◆ **What you should do**
Return the data that follows, keeping every word and mark unchanged.

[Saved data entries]
========
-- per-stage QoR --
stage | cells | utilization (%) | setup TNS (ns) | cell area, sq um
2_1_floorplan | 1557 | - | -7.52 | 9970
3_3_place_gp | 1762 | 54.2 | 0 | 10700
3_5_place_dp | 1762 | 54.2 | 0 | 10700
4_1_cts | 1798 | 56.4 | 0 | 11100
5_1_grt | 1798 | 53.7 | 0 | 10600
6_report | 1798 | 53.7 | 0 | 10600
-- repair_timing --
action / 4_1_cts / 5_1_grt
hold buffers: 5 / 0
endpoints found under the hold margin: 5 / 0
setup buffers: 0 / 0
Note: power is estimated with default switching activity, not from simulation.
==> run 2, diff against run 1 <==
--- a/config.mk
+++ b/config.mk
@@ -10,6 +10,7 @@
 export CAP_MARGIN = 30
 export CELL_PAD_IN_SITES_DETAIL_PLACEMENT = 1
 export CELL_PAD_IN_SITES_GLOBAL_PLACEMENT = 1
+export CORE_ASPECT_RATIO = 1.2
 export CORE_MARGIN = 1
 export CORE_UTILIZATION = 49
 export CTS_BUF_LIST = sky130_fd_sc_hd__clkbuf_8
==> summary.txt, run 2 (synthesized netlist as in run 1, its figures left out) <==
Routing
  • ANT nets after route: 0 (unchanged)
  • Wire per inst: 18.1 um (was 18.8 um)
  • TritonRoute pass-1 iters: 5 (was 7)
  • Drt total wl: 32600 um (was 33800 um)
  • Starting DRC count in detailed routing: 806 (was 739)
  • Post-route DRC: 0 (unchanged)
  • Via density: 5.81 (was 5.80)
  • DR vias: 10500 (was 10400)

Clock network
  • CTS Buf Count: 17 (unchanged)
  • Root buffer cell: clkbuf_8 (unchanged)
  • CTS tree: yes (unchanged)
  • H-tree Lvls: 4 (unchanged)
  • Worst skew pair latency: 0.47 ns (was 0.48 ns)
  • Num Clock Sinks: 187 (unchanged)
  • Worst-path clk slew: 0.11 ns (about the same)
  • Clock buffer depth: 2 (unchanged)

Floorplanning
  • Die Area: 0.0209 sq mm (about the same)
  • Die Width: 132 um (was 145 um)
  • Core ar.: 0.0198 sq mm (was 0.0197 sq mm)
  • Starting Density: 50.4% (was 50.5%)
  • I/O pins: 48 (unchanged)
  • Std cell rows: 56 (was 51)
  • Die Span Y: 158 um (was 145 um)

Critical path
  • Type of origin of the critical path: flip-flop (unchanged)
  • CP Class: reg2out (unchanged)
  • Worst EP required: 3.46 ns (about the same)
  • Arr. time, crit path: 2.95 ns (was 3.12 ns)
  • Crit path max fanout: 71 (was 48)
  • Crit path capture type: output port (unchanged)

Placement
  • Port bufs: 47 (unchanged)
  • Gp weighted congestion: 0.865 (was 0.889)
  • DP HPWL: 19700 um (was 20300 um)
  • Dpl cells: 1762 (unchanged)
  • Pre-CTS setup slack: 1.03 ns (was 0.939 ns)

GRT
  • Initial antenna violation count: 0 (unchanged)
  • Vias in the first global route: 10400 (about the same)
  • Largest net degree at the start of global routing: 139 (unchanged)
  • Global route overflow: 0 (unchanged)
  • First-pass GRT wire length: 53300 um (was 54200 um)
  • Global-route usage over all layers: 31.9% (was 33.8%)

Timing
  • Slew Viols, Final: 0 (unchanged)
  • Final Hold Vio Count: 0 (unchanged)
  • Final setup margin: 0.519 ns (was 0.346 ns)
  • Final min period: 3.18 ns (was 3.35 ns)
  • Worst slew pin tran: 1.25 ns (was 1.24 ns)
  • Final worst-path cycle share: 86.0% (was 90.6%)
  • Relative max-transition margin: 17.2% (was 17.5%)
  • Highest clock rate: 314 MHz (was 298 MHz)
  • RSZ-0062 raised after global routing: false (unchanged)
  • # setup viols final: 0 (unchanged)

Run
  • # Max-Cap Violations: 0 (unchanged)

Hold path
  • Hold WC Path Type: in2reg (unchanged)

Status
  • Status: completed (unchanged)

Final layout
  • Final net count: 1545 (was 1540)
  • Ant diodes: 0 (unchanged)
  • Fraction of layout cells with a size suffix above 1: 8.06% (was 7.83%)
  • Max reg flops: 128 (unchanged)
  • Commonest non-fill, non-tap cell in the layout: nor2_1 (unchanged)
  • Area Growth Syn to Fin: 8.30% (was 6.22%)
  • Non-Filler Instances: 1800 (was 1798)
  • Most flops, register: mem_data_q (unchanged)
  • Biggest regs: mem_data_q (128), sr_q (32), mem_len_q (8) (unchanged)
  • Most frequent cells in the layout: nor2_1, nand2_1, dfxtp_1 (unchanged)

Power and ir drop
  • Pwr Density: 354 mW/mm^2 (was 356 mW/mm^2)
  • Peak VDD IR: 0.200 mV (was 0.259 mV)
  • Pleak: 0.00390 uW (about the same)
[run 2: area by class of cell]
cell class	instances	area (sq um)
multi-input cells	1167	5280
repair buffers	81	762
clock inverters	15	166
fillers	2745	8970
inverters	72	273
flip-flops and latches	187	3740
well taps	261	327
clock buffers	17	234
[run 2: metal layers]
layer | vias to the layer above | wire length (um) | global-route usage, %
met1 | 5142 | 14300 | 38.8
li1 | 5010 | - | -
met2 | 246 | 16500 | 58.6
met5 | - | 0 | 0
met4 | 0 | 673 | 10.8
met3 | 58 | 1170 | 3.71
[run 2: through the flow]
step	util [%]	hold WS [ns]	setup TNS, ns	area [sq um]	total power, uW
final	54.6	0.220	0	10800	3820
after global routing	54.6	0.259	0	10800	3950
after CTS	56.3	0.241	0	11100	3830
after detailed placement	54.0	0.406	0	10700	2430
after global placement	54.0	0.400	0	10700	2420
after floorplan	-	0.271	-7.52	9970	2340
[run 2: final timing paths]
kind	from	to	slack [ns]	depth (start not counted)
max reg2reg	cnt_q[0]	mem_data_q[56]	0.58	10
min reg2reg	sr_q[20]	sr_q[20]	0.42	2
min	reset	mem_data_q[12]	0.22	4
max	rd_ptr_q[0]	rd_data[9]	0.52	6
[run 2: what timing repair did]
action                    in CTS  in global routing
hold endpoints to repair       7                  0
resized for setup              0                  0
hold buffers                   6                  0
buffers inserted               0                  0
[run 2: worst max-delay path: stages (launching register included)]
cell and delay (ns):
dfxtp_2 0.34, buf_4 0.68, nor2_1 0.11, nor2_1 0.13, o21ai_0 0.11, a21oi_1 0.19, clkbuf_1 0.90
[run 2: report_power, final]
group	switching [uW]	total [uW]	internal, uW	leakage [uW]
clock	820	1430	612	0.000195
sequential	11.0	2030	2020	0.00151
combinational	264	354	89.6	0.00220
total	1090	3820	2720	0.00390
========
◆ **The answer**
-- per-stage QoR --
stage | cells | utilization (%) | setup TNS (ns) | cell area, sq um
2_1_floorplan | 1557 | - | -7.52 | 9970
3_3_place_gp | 1762 | 54.2 | 0 | 10700
3_5_place_dp | 1762 | 54.2 | 0 | 10700
4_1_cts | 1798 | 56.4 | 0 | 11100
5_1_grt | 1798 | 53.7 | 0 | 10600
6_report | 1798 | 53.7 | 0 | 10600
-- repair_timing --
action / 4_1_cts / 5_1_grt
hold buffers: 5 / 0
endpoints found under the hold margin: 5 / 0
setup buffers: 0 / 0
Note: power is estimated with default switching activity, not from simulation.
==> run 2, diff against run 1 <==
--- a/config.mk
+++ b/config.mk
@@ -10,6 +10,7 @@
 export CAP_MARGIN = 30
 export CELL_PAD_IN_SITES_DETAIL_PLACEMENT = 1
 export CELL_PAD_IN_SITES_GLOBAL_PLACEMENT = 1
+export CORE_ASPECT_RATIO = 1.2
 export CORE_MARGIN = 1
 export CORE_UTILIZATION = 49
 export CTS_BUF_LIST = sky130_fd_sc_hd__clkbuf_8
==> summary.txt, run 2 (synthesized netlist as in run 1, its figures left out) <==
Routing
  • ANT nets after route: 0 (unchanged)
  • Wire per inst: 18.1 um (was 18.8 um)
  • TritonRoute pass-1 iters: 5 (was 7)
  • Drt total wl: 32600 um (was 33800 um)
  • Starting DRC count in detailed routing: 806 (was 739)
  • Post-route DRC: 0 (unchanged)
  • Via density: 5.81 (was 5.80)
  • DR vias: 10500 (was 10400)

Clock network
  • CTS Buf Count: 17 (unchanged)
  • Root buffer cell: clkbuf_8 (unchanged)
  • CTS tree: yes (unchanged)
  • H-tree Lvls: 4 (unchanged)
  • Worst skew pair latency: 0.47 ns (was 0.48 ns)
  • Num Clock Sinks: 187 (unchanged)
  • Worst-path clk slew: 0.11 ns (about the same)
  • Clock buffer depth: 2 (unchanged)

Floorplanning
  • Die Area: 0.0209 sq mm (about the same)
  • Die Width: 132 um (was 145 um)
  • Core ar.: 0.0198 sq mm (was 0.0197 sq mm)
  • Starting Density: 50.4% (was 50.5%)
  • I/O pins: 48 (unchanged)
  • Std cell rows: 56 (was 51)
  • Die Span Y: 158 um (was 145 um)

Critical path
  • Type of origin of the critical path: flip-flop (unchanged)
  • CP Class: reg2out (unchanged)
  • Worst EP required: 3.46 ns (about the same)
  • Arr. time, crit path: 2.95 ns (was 3.12 ns)
  • Crit path max fanout: 71 (was 48)
  • Crit path capture type: output port (unchanged)

Placement
  • Port bufs: 47 (unchanged)
  • Gp weighted congestion: 0.865 (was 0.889)
  • DP HPWL: 19700 um (was 20300 um)
  • Dpl cells: 1762 (unchanged)
  • Pre-CTS setup slack: 1.03 ns (was 0.939 ns)

GRT
  • Initial antenna violation count: 0 (unchanged)
  • Vias in the first global route: 10400 (about the same)
  • Largest net degree at the start of global routing: 139 (unchanged)
  • Global route overflow: 0 (unchanged)
  • First-pass GRT wire length: 53300 um (was 54200 um)
  • Global-route usage over all layers: 31.9% (was 33.8%)

Timing
  • Slew Viols, Final: 0 (unchanged)
  • Final Hold Vio Count: 0 (unchanged)
  • Final setup margin: 0.519 ns (was 0.346 ns)
  • Final min period: 3.18 ns (was 3.35 ns)
  • Worst slew pin tran: 1.25 ns (was 1.24 ns)
  • Final worst-path cycle share: 86.0% (was 90.6%)
  • Relative max-transition margin: 17.2% (was 17.5%)
  • Highest clock rate: 314 MHz (was 298 MHz)
  • RSZ-0062 raised after global routing: false (unchanged)
  • # setup viols final: 0 (unchanged)

Run
  • # Max-Cap Violations: 0 (unchanged)

Hold path
  • Hold WC Path Type: in2reg (unchanged)

Status
  • Status: completed (unchanged)

Final layout
  • Final net count: 1545 (was 1540)
  • Ant diodes: 0 (unchanged)
  • Fraction of layout cells with a size suffix above 1: 8.06% (was 7.83%)
  • Max reg flops: 128 (unchanged)
  • Commonest non-fill, non-tap cell in the layout: nor2_1 (unchanged)
  • Area Growth Syn to Fin: 8.30% (was 6.22%)
  • Non-Filler Instances: 1800 (was 1798)
  • Most flops, register: mem_data_q (unchanged)
  • Biggest regs: mem_data_q (128), sr_q (32), mem_len_q (8) (unchanged)
  • Most frequent cells in the layout: nor2_1, nand2_1, dfxtp_1 (unchanged)

Power and ir drop
  • Pwr Density: 354 mW/mm^2 (was 356 mW/mm^2)
  • Peak VDD IR: 0.200 mV (was 0.259 mV)
  • Pleak: 0.00390 uW (about the same)
[run 2: area by class of cell]
cell class	instances	area (sq um)
multi-input cells	1167	5280
repair buffers	81	762
clock inverters	15	166
fillers	2745	8970
inverters	72	273
flip-flops and latches	187	3740
well taps	261	327
clock buffers	17	234
[run 2: metal layers]
layer | vias to the layer above | wire length (um) | global-route usage, %
met1 | 5142 | 14300 | 38.8
li1 | 5010 | - | -
met2 | 246 | 16500 | 58.6
met5 | - | 0 | 0
met4 | 0 | 673 | 10.8
met3 | 58 | 1170 | 3.71
[run 2: through the flow]
step	util [%]	hold WS [ns]	setup TNS, ns	area [sq um]	total power, uW
final	54.6	0.220	0	10800	3820
after global routing	54.6	0.259	0	10800	3950
after CTS	56.3	0.241	0	11100	3830
after detailed placement	54.0	0.406	0	10700	2430
after global placement	54.0	0.400	0	10700	2420
after floorplan	-	0.271	-7.52	9970	2340
[run 2: final timing paths]
kind	from	to	slack [ns]	depth (start not counted)
max reg2reg	cnt_q[0]	mem_data_q[56]	0.58	10
min reg2reg	sr_q[20]	sr_q[20]	0.42	2
min	reset	mem_data_q[12]	0.22	4
max	rd_ptr_q[0]	rd_data[9]	0.52	6
[run 2: what timing repair did]
action                    in CTS  in global routing
hold endpoints to repair       7                  0
resized for setup              0                  0
hold buffers                   6                  0
buffers inserted               0                  0
[run 2: worst max-delay path: stages (launching register included)]
cell and delay (ns):
dfxtp_2 0.34, buf_4 0.68, nor2_1 0.11, nor2_1 0.13, o21ai_0 0.11, a21oi_1 0.19, clkbuf_1 0.90
[run 2: report_power, final]
group	switching [uW]	total [uW]	internal, uW	leakage [uW]
clock	820	1430	612	0.000195
sequential	11.0	2030	2020	0.00151
combinational	264	354	89.6	0.00220
total	1090	3820	2720	0.00390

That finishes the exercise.